September 14, 2010— Pulitzer Prize–winning journalist and nonfiction author of The Way of the World and The One Percent Doctrine, Ron Suskind spoke at a Shorenstein Center event about “Truth-telling versus Message Control: A Dilemma for Sources and Reporters.”
There has been a shift in focus on the perception of the message rather than on the truth of the message that has lead to a “bent toward the power of the image, creating a new set of effects,” said Suskind. The challenge for reporters then, he said, was the commodification of access, with the Bush administration “gauging the supply very carefully and demanding a lot for its exchange.”

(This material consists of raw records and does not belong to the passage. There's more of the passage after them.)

`src/rtl/bkf_pkg.sv`:
```
// bkf_pkg: shared types, widths and codes for the spin wait backoff controller
// no dependencies
`timescale 1ns / 1ps

package bkf_pkg;

    localparam int FRACTION_BITS = 16;

    localparam int ACTION_W     = 3;
    localparam int IN_FRAC_W    = 16;
    localparam int SPIN_W       = 10;
    localparam int DELAY_W      = 20;
    localparam int COUNT_W      = 13;
    localparam int MAX_DELAYS_W = 12;
    localparam int CFG_INDEX_W  = 3;
    localparam int CFG_DATA_W   = 20;

    localparam int FRAC_W = (FRACTION_BITS < IN_FRAC_W) ? FRACTION_BITS : IN_FRAC_W;
    localparam int PROD_W = DELAY_W + FRACTION_BITS + 1;

    localparam logic [ACTION_W-1:0] ACT_START  = 3'd0;
    localparam logic [ACTION_W-1:0] ACT_FAILED = 3'd1;
    localparam logic [ACTION_W-1:0] ACT_ACQUIRED = 3'd2;
    localparam logic [ACTION_W-1:0] ACT_LOAD   = 3'd3;
    localparam logic [ACTION_W-1:0] ACT_MERGE  = 3'd4;

    localparam logic [CFG_INDEX_W-1:0] REG_MAX_DELAYS    = 3'd0;
    localparam logic [CFG_INDEX_W-1:0] REG_MIN_DELAY     = 3'd1;
    localparam logic [CFG_INDEX_W-1:0] REG_MAX_DELAY     = 3'd2;
    localparam logic [CFG_INDEX_W-1:0] REG_MIN_SPIN      = 3'd3;
    localparam logic [CFG_INDEX_W-1:0] REG_MAX_SPIN      = 3'd4;
    localparam logic [CFG_INDEX_W-1:0] REG_STEP_UP       = 3'd5;
    localparam logic [CFG_INDEX_W-1:0] REG_INITIAL_SPIN  = 3'd6;

    localparam logic [MAX_DELAYS_W-1:0] RST_MAX_DELAYS = 12'd1000;
    localparam logic [DELAY_W-1:0]      RST_MIN_DELAY  = 20'd1000;
    localparam logic [DELAY_W-1:0]      RST_MAX_DELAY  = 20'd1000000;
    localparam logic [SPIN_W-1:0]       RST_MIN_SPIN   = 10'd10;
    localparam logic [SPIN_W-1:0]       RST_MAX_SPIN   = 10'd1000;
    localparam logic [SPIN_W-1:0]       RST_STEP_UP    = 10'd100;
    localparam logic [SPIN_W-1:0]       RST_INITIAL_SPIN = 10'd100;

    localparam logic [SPIN_W-1:0] SPIN_COUNT_MAX = {SPIN_W{1'b1}};

    typedef struct packed {
        logic [MAX_DELAYS_W-1:0] max_delays;
        logic [DELAY_W-1:0]      delay_floor;
        logic [DELAY_W-1:0]      delay_ceiling;
        logic [SPIN_W-1:0]       min_spin_limit;
        logic [SPIN_W-1:0]       max_spin_limit;
        logic [SPIN_W-1:0]       spin_limit_step_up;
    } cfg_t;

    typedef struct packed {
        logic [ACTION_W-1:0]  action;
        logic [IN_FRAC_W-1:0] random_fraction;
        logic [SPIN_W-1:0]    shared_estimate;
    } request_t;

    typedef struct packed {
        logic               sleep_request;
        logic [DELAY_W-1:0] sleep_usec;
        logic               stuck;
        logic [COUNT_W-1:0] delays_so_far;
        logic [SPIN_W-1:0]  spin_limit_now;
        logic [SPIN_W-1:0]  merged_estimate;
    } result_t;

endpackage

```
`src/rtl/bkf_cfg_regs.sv`:
```
// bkf_cfg_regs: configuration register file, write only
// depends on bkf_pkg
`timescale 1ns / 1ps

module bkf_cfg_regs (
    input  logic                           clk,
    input  logic                           rst_n,
    input  logic                           cfg_we,
    input  logic [bkf_pkg::CFG_INDEX_W-1:0] cfg_index,
    input  logic [bkf_pkg::CFG_DATA_W-1:0]  cfg_data,
    output bkf_pkg::cfg_t                  cfg
);
    import bkf_pkg::*;

    cfg_t cfg_reg;

    always_ff @(posedge clk or negedge rst_n)
    begin
        if (!rst_n)
        begin
            cfg_reg.max_delays         <= RST_MAX_DELAYS;
            cfg_reg.delay_floor        <= RST_MIN_DELAY;
            cfg_reg.delay_ceiling      <= RST_MAX_DELAY;
            cfg_reg.min_spin_limit     <= RST_MIN_SPIN;
            cfg_reg.max_spin_limit     <= RST_MAX_SPIN;
            cfg_reg.spin_limit_step_up <= RST_STEP_UP;
        end
        else if (cfg_we)
        begin
            case (cfg_index)
                REG_MAX_DELAYS:   cfg_reg.max_delays         <= cfg_data[MAX_DELAYS_W-1:0];
                REG_MIN_DELAY:    cfg_reg.delay_floor        <= cfg_data[DELAY_W-1:0];
                REG_MAX_DELAY:    cfg_reg.delay_ceiling      <= cfg_data[DELAY_W-1:0];
                REG_MIN_SPIN:     cfg_reg.min_spin_limit     <= cfg_data[SPIN_W-1:0];
                REG_MAX_SPIN:     cfg_reg.max_spin_limit     <= cfg_data[SPIN_W-1:0];
                REG_STEP_UP:      cfg_reg.spin_limit_step_up <= cfg_data[SPIN_W-1:0];
                // reset restores the initial limit, so a write never shows
                REG_INITIAL_SPIN: ;
                default: ;
            endcase
        end
    end

    assign cfg = cfg_reg;

endmodule

```
`src/rtl/bkf_engine.sv`:
```
// bkf_engine: wait state registers and the single pass next state and result logic
// depends on bkf_pkg
`timescale 1ns / 1ps

module bkf_engine (
    input  logic               clk,
    input  logic               rst_n,
    input  logic               advance,
    input  bkf_pkg::request_t  req,
    input  bkf_pkg::cfg_t      cfg,
    output bkf_pkg::result_t   res
);
    import bkf_pkg::*;

    localparam logic [PROD_W-1:0] HALF = PROD_W'(1) << (FRACTION_BITS - 1);

    logic [SPIN_W-1:0]  spin_count_reg,  spin_count_next;
    logic [COUNT_W-1:0] delay_count_reg, delay_count_next;
    logic [DELAY_W-1:0] cur_delay_reg,   cur_delay_next;
    logic [SPIN_W-1:0]  spin_limit_reg,  spin_limit_next;
    logic               stuck_reg,       stuck_next;

    logic [SPIN_W-1:0]  spin_inc;
    logic               hit;
    logic [DELAY_W-1:0] cur_eff;
    logic [PROD_W-1:0]  prod;
    logic [PROD_W-1:0]  rounded;
    logic [DELAY_W:0]   grown;
    logic [SPIN_W:0]    limit_up;
    logic [SPIN_W+3:0]  merge_sum;
    logic [COUNT_W-1:0] max_delays_ext;

    always_comb
    begin
        spin_inc = (spin_count_reg < SPIN_COUNT_MAX) ? spin_count_reg + 1'b1 : spin_count_reg;
        hit      = (spin_inc >= spin_limit_reg);
        cur_eff  = (cur_delay_reg == '0) ? cfg.delay_floor : cur_delay_reg;
        prod     = PROD_W'(cur_eff) * PROD_W'(req.random_fraction[FRAC_W-1:0]);
        rounded  = prod + HALF;
        grown    = {1'b0, cur_eff} + rounded[PROD_W-1:FRACTION_BITS];
        limit_up = {1'b0, spin_limit_reg} + {1'b0, cfg.spin_limit_step_up};
        merge_sum = ({4'd0, req.shared_estimate} << 4) - {4'd0, req.shared_estimate}
                  + {4'd0, spin_limit_reg};
        max_delays_ext = {1'b0, cfg.max_delays};

        spin_count_next  = spin_count_reg;
        delay_count_next = delay_count_reg;
        cur_delay_next   = cur_delay_reg;
        spin_limit_next  = spin_limit_reg;
        stuck_next       = stuck_reg;

        res = '0;

        case (req.action)
            ACT_START:
            begin
                spin_count_next  = '0;
                delay_count_next = '0;
                cur_delay_next   = '0;
                stuck_next       = 1'b0;
            end
            ACT_FAILED:
            begin
                spin_count_next = spin_inc;
                if (hit)
                begin
                    spin_count_next = '0;
                    if (delay_count_reg <= max_delays_ext)
                    begin
                        delay_count_next = delay_count_reg + 1'b1;
                    end
                    if (delay_count_next > max_delays_ext)
                    begin
                        stuck_next = 1'b1;
                    end
                    res.sleep_request = 1'b1;
                    res.sleep_usec    = cur_eff;
                    if (grown > {1'b0, cfg.delay_ceiling})
                    begin
                        cur_delay_next = cfg.delay_floor;
                    end
                    else
                    begin
                        cur_delay_next = grown[DELAY_W-1:0];
                    end
                end
            end
            ACT_ACQUIRED:
            begin
                if (cur_delay_reg == '0)
                begin
                    if (spin_limit_reg < cfg.max_spin_limit)
                    begin
                        spin_limit_next = (limit_up < {1'b0, cfg.max_spin_limit})
                                        ? limit_up[SPIN_W-1:0] : cfg.max_spin_limit;
                    end
                end
                else if (spin_limit_reg > cfg.min_spin_limit)
                begin
                    spin_limit_next = spin_limit_reg - 1'b1;
                end
            end
            ACT_LOAD:
            begin
                spin_limit_next = req.shared_estimate;
            end
            ACT_MERGE:
            begin
                res.merged_estimate = merge_sum[SPIN_W+3:4];
            end
            default: ;
        endcase

        res.stuck          = stuck_next;
        res.delays_so_far  = delay_count_next;
        res.spin_limit_now = spin_limit_next;
    end

    always_ff @(posedge clk or negedge rst_n)
    begin
        if (!rst_n)
        begin
            spin_count_reg  <= '0;
            delay_count_reg <= '0;
            cur_delay_reg   <= '0;
            spin_limit_reg  <= RST_INITIAL_SPIN;
            stuck_reg       <= 1'b0;
        end
        else if (advance)
        begin
            spin_count_reg  <= spin_count_next;
            delay_count_reg <= delay_count_next;
            cur_delay_reg   <= cur_delay_next;
            spin_limit_reg  <= spin_limit_next;
            stuck_reg       <= stuck_next;
        end
    end

endmodule

```
`src/rtl/spin_wait_backoff_controller_top.sv`:
```
// spin_wait_backoff_controller_top: request register, backoff engine, result register
// depends on bkf_pkg, bkf_cfg_regs, bkf_engine
`timescale 1ns / 1ps

// Backoff controller for a lock wait loop.
// Request channel: in_valid / in_stall with action, random_fraction and
// shared_estimate. A request is taken at a rising edge with in_valid high
// and in_stall low. Every request gives exactly one result.
// Result channel: out_valid / out_stall with sleep_request, sleep_usec,
// stuck, delays_so_far, spin_limit_now and merged_estimate; a result is
// taken at an edge with out_valid high and out_stall low.
// A request passes through the request register, then the engine's single
// pass of a 20 by 16 multiply, a round add and a wrap compare into the
// result register.
// Throughput is one request per cycle while out_stall stays low.
// When the receiver stalls, the result holds and one more request is
// buffered; in_stall then rises until the result is taken.
// Configuration: cfg_we, cfg_index, cfg_data, written while idle.
// Reset clears both valid flags and the wait state and restores register defaults.
module spin_wait_backoff_controller_top (
    input  logic                            clk,
    input  logic                            rst_n,
    input  logic                            in_valid,
    output logic                            in_stall,
    input  logic [bkf_pkg::ACTION_W-1:0]    action,
    input  logic [bkf_pkg::IN_FRAC_W-1:0]   random_fraction,
    input  logic [bkf_pkg::SPIN_W-1:0]      shared_estimate,
    output logic                            out_valid,
    input  logic                            out_stall,
    output logic                            sleep_request,
    output logic [bkf_pkg::DELAY_W-1:0]     sleep_usec,
    output logic                            stuck,
    output logic [bkf_pkg::COUNT_W-1:0]     delays_so_far,
    output logic [bkf_pkg::SPIN_W-1:0]      spin_limit_now,
    output logic [bkf_pkg::SPIN_W-1:0]      merged_estimate,
    input  logic                            cfg_we,
    input  logic [bkf_pkg::CFG_INDEX_W-1:0] cfg_index,
    input  logic [bkf_pkg::CFG_DATA_W-1:0]  cfg_data
);
    import bkf_pkg::*;

    cfg_t     cfg;
    request_t req_reg;
    logic     req_valid_reg, req_valid_next;
    result_t  res;
    result_t  res_reg;
    logic     res_valid_reg, res_valid_next;
    logic     advance;
    logic     accept;

    assign advance  = req_valid_reg && (!res_valid_reg || !out_stall);
    assign in_stall = req_valid_reg && res_valid_reg && out_stall;
    assign accept   = in_valid && !in_stall;

    always_comb
    begin
        req_valid_next = accept ? 1'b1 : (advance ? 1'b0 : req_valid_reg);
        res_valid_next = advance ? 1'b1 : (out_stall ? res_valid_reg : 1'b0);
    end

    bkf_cfg_regs u_cfg (
        .clk       (clk),
        .rst_n     (rst_n),
        .cfg_we    (cfg_we),
        .cfg_index (cfg_index),
        .cfg_data  (cfg_data),
        .cfg       (cfg)
    );

    bkf_engine u_engine (
        .clk     (clk),
        .rst_n   (rst_n),
        .advance (advance),
        .req     (req_reg),
        .cfg     (cfg),
        .res     (res)
    );

    always_ff @(posedge clk or negedge rst_n)
    begin
        if (!rst_n)
        begin
            req_valid_reg <= 1'b0;
            res_valid_reg <= 1'b0;
        end
        else
        begin
            req_valid_reg <= req_valid_next;
            res_valid_reg <= res_valid_next;
        end
    end

    always_ff @(posedge clk)
    begin
        if (accept)
        begin
            req_reg.action          <= action;
            req_reg.random_fraction <= random_fraction;
            req_reg.shared_estimate <= shared_estimate;
        end
        if (advance)
        begin
            res_reg <= res;
        end
    end

    assign out_valid       = res_valid_reg;
    assign sleep_request   = res_reg.sleep_request;
    assign sleep_usec      = res_reg.sleep_usec;
    assign stuck           = res_reg.stuck;
    assign delays_so_far   = res_reg.delays_so_far;
    assign spin_limit_now  = res_reg.spin_limit_now;
    assign merged_estimate = res_reg.merged_estimate;

endmodule

```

“What we do as journalists—when it works—is in direct opposition to the cult of message control,” Suskind said. “It is impossible to get around the ever-enveloping net that brings journalists in, providing them access, to simply get various versions of message through a variety of mouthpieces.” This kind of journalism is “less than what’s needed in terms of our role and our charge,” he said.

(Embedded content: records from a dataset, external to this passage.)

File: config.mk
export PLATFORM = sky130hd
export DESIGN_NAME = rgbycc_csc
export DESIGN_NICKNAME = d
export VERILOG_FILES = /design/src/rtl/rgbycc_pkg.sv /design/src/rtl/rgbycc_csc.sv
export SDC_FILE = /design/constraint.sdc
export NUM_CORES = 1
export LEC_CHECK = 0
export ABC_AREA = 1
export BUFFER_PORTS_ARGS = -buffer_cell sky130_fd_sc_hd__buf_2
export CAP_MARGIN = 15
export CORE_UTILIZATION = 57
export DETAILED_ROUTE_END_ITERATION = 16
export GPL_TIMING_DRIVEN = 0
export PLACE_DENSITY = 0.76
export SLEW_MARGIN = 25
export SYNTH_ARGS = -nofsm -noshare
export SYNTH_HDL_FRONTEND = slang
export SYNTH_SLANG_ARGS = --single-unit
File: constraint.sdc
create_clock -name vclk -period 13.4
set_input_delay 2.68 -clock vclk [all_inputs]
set_output_delay 2.68 -clock vclk [all_outputs]
set_load 0.01 [all_outputs]
File: src/rtl/rgbycc_pkg.sv
package rgbycc_pkg;

    localparam int CFG_DATA_W = 12;
    localparam int CFG_IDX_W  = 2;

    localparam logic [CFG_IDX_W-1:0] REG_IMAGE_WIDTH  = 2'd0;
    localparam logic [CFG_IDX_W-1:0] REG_IMAGE_HEIGHT = 2'd1;
    localparam logic [CFG_IDX_W-1:0] REG_LUMA_MAX     = 2'd2;
    localparam logic [CFG_IDX_W-1:0] REG_CHROMA_MAX   = 2'd3;

    localparam logic [11:0] RST_IMAGE_WIDTH  = 12'd640;
    localparam logic [11:0] RST_IMAGE_HEIGHT = 12'd480;
    localparam logic [7:0]  RST_LUMA_MAX     = 8'd235;
    localparam logic [7:0]  RST_CHROMA_MAX   = 8'd240;

    localparam logic [11:0] HEIGHT_LIMIT = 12'd2048;
    localparam int          ROW_W        = 11;

    localparam int COEF_Y_R  = 33;
    localparam int COEF_Y_G  = 65;
    localparam int COEF_Y_B  = 13;
    localparam int COEF_CB_R = -19;
    localparam int COEF_CB_G = -37;
    localparam int COEF_CB_B = 56;
    localparam int COEF_CR_R = 56;
    localparam int COEF_CR_G = -47;
    localparam int COEF_CR_B = -9;
    localparam int FRAC_BITS = 7;

    localparam logic signed [9:0] LUMA_OFFSET   = 10'sd16;
    localparam logic signed [9:0] CHROMA_OFFSET = 10'sd128;
    localparam logic signed [9:0] CLAMP_LOW     = 10'sd16;

    localparam int SUM_W = 9;

    typedef struct packed {
        logic col_odd;
        logic row_odd;
        logic frame_end;
    } pix_pos_t;

endpackage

The “underlying bargain” for journalists, according to Suskind, is that the penalty for “violating the code” and affronting the authoritative message is loss of access. However, Suskind suggested that newspapers should reward and protect those journalists with courage to speak out against the managed message. He also pointed out that message management is “not specific to party, but specific to power and how it is exercised in this era.”

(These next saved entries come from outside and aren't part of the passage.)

## src/design/pps_pkg.sv

```systemverilog
// Package for the rotated-rectangle point picker.
// Holds sequencer states, the slot table word layout and the CORDIC constants.
// No dependencies.
`default_nettype none

package pps_pkg;

    localparam int TURN          = 92160;
    localparam int QUARTER       = 23040;
    localparam int CORDIC_X0     = 39797;
    localparam int CORDIC_STEPS  = 16;

    typedef enum logic [3:0] {
        ST_IDLE,
        ST_CORDIC,
        ST_WRITE,
        ST_TRD,
        ST_TSTART,
        ST_TWAIT,
        ST_TEVAL,
        ST_MOD,
        ST_RK,
        ST_RKLD,
        ST_RSW,
        ST_RDRAIN,
        ST_RCHK,
        ST_OUT
    } pps_state_t;

    typedef enum logic [1:0] {
        CS_IDLE,
        CS_PREP,
        CS_ITER,
        CS_DONE
    } pps_cordic_state_t;

    // One slot of the rectangle table.
    typedef struct packed {
        logic signed [23:0] cx;
        logic signed [23:0] cy;
        logic [15:0]        w;
        logic [15:0]        h;
        logic signed [17:0] c;
        logic signed [17:0] s;
        logic signed [15:0] layer;
    } pps_entry_t;

    // Result of one containment test.
    typedef struct packed {
        logic done;
        logic hit;
    } pps_hit_res_t;

    // Arctangent of 2^-i in units of 2^-16 degree.
    function automatic logic signed [24:0] atan_at(input logic [3:0] i);
        logic signed [24:0] v;
        unique case (i)
            4'd0:    v = 25'sd2949120;
            4'd1:    v = 25'sd1740967;
            4'd2:    v = 25'sd919879;
            4'd3:    v = 25'sd466945;
            4'd4:    v = 25'sd234379;
            4'd5:    v = 25'sd117304;
            4'd6:    v = 25'sd58666;
            4'd7:    v = 25'sd29335;
            4'd8:    v = 25'sd14668;
            4'd9:    v = 25'sd7334;
            4'd10:   v = 25'sd3667;
            4'd11:   v = 25'sd1833;
            4'd12:   v = 25'sd917;
            4'd13:   v = 25'sd458;
            4'd14:   v = 25'sd229;
            default: v = 25'sd115;
        endcase
        return v;
    endfunction

endpackage

`default_nettype wire

```

## src/design/pps_hit.sv

```systemverilog
// Containment test of one point against one rotated rectangle.
// Four products through one shared multiplier; depends on pps_pkg.
`default_nettype none

module pps_hit (
    input  wire logic                clk,
    input  wire logic                rst_n,
    input  wire logic                start,
    input  wire logic signed [23:0]  px,
    input  wire logic signed [23:0]  py,
    input  wire pps_pkg::pps_entry_t entry,
    output pps_pkg::pps_hit_res_t    res
);
    import pps_pkg::*;

    logic               busy_reg, busy_next;
    logic [2:0]         step_reg, step_next;
    logic signed [24:0] ox_reg, oy_reg;
    logic signed [17:0] c_reg, s_reg;
    logic [15:0]        w_reg, h_reg;
    logic signed [42:0] prod_reg, acc_reg;
    logic signed [43:0] lx_reg, ly_reg;
    logic signed [24:0] mul_a;
    logic signed [17:0] mul_b;
    logic signed [42:0] mul_p;
    logic [43:0]        abs_x, abs_y, lim_x, lim_y;

    always_ff @(posedge clk or negedge rst_n)
    begin
        if (!rst_n)
        begin
            busy_reg <= 1'b0;
            step_reg <= '0;
        end
        else
        begin
            busy_reg <= busy_next;
            step_reg <= step_next;
        end
    end

    always_comb
    begin
        busy_next = busy_reg;
        step_next = step_reg;
        if (!busy_reg)
        begin
            if (start)
            begin
                busy_next = 1'b1;
                step_next = '0;
            end
        end
        else if (step_reg == 3'd5)
        begin
            busy_next = 1'b0;
        end
        else
        begin
            step_next = step_reg + 3'd1;
        end
    end

    // Operand order: ox*c, oy*s, oy*c, ox*s.
    assign mul_a = (step_reg == 3'd0 || step_reg == 3'd3) ? ox_reg : oy_reg;
    assign mul_b = (step_reg == 3'd0 || step_reg == 3'd2) ? c_reg : s_reg;
    assign mul_p = mul_a * mul_b;

    always_ff @(posedge clk)
    begin
        if (!busy_reg && start)
        begin
            ox_reg <= 25'(px) - 25'(entry.cx);
            oy_reg <= 25'(py) - 25'(entry.cy);
            c_reg  <= entry.c;
            s_reg  <= entry.s;
            w_reg  <= entry.w;
            h_reg  <= entry.h;
        end
        if (busy_reg)
        begin
            prod_reg <= mul_p;
            unique case (step_reg)
                3'd1:    acc_reg <= prod_reg;
                3'd2:    lx_reg  <= 44'(acc_reg) + 44'(prod_reg);
                3'd3:    acc_reg <= prod_reg;
                3'd4:    ly_reg  <= 44'(acc_reg) - 44'(prod_reg);
                default: ;
            endcase
        end
    end

    assign abs_x = lx_reg[43] ? 44'(-lx_reg) : 44'(lx_reg);
    assign abs_y = ly_reg[43] ? 44'(-ly_reg) : 44'(ly_reg);
    // Twice the magnitude against size*65536 is the magnitude against size*32768.
    assign lim_x = {13'b0, w_reg, 15'b0};
    assign lim_y = {13'b0, h_reg, 15'b0};

    assign res.done = busy_reg && (step_reg == 3'd5);
    assign res.hit  = (w_reg != '0) && (h_reg != '0) && (abs_x <= lim_x) && (abs_y <= lim_y);

endmodule

`default_nettype wire

```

Suskind is hopeful that “people in the mix” will continue to speak the truth despite powerful persuasion to do otherwise. “The concept of message management is to treat sources like children,” Suskind said, making them “read the script, follow the playbook.” But Suskind pointed out that people “want their acquired insights and earned wisdom” to be heard. When that happens, the “powers-that-be will be deeply aggrieved” and will try to cut off your access and try to discredit you; but, Suskind says, “that shows you’ve done something right.”